House of Lords calls for end to pensions triple lock

Radical changes called for to boost 'intergenerational fairness' and to extend workplace pension provision for all younger people

The House of Lords committee on intergenerational fairness has delivered a series of recommendations, calling for policies to support younger people in the employment and housing markets.

This report also called for better in-work training and education, to help younger generations prepare and finance a 100-year lifespan.

One recommendation to boost pension provision for the young is to have their default employment status as ‘worker’. This would see them automatically enrolled into a company pension. Many of those working in the gig economy or on short term contract do not benefit from this at present.

Chair of the committee Lord True says that intergenerational bonds “remained strong”, however he warned there is a risk that these could be weakened “if the government does not get a grip on key issues such as access to housing, secure employment, and fairness in tax and benefits”. 

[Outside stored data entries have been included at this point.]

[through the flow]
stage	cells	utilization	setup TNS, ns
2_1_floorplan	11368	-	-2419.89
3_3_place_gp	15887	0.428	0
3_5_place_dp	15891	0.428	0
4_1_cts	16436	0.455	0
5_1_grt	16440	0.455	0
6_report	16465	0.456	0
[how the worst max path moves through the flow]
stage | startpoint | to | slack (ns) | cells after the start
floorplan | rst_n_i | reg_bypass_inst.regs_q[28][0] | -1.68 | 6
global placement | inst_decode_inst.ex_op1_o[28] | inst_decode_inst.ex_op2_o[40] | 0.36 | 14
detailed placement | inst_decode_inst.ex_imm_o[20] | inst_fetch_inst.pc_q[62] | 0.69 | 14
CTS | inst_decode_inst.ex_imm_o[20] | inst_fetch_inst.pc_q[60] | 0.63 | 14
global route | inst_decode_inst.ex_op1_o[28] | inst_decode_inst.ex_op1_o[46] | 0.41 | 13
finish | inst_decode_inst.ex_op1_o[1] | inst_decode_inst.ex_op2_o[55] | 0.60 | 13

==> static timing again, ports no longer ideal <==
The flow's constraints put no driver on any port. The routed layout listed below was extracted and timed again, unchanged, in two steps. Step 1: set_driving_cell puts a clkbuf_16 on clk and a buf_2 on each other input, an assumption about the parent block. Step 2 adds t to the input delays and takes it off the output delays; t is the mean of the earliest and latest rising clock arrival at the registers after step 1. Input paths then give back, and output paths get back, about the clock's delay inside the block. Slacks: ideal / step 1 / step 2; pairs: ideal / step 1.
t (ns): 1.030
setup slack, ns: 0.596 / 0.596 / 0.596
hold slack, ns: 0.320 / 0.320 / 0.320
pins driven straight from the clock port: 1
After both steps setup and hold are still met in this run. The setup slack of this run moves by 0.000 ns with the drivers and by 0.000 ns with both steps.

Pensions remain a key issues in this intergenerational divide. This report recommends removing the triple lock for the state pension, and uprating this benefit in line with earnings instead. 

It also recommends introducing means-testing, so better-off workers over the state pension age pay national insurance contributions while they continue to work. 

Commenting on this report Aegon’s pensions director Steven Cameron says that continuing the triple lock on pensions looks to be “financially unsustainable”. 

The average income of a pensioner couple is now £454 a week which means that incomes are now around 70 per cent of non-retired households. 

“This represents a huge change over recent decades and the stereotype of retirement as a time of constant thrift is largely outdated. Pensioner incomes have steadily risen as a result of factors like the provision of defined benefit pensions, increases in the state pension and strong performance of property prices and investments.”

He adds: “Some of the factors that have boosted pensioner incomes in recent years, like defined benefit pension provision, will not last forever as employers increasingly switch to less generous alternatives and any change could have significant consequences in the years to come.”

Cameron adds that focusing on younger people’s employment status is important.  “For younger people, considering their default employment status as ‘worker’ is a helpful protection and should come with employee benefits such as auto enrolment into a pension.

“As the age profile and distribution of wealth of our population continues to change, it’s critical that all government policies are considered through a lens of intergenerational fairness.”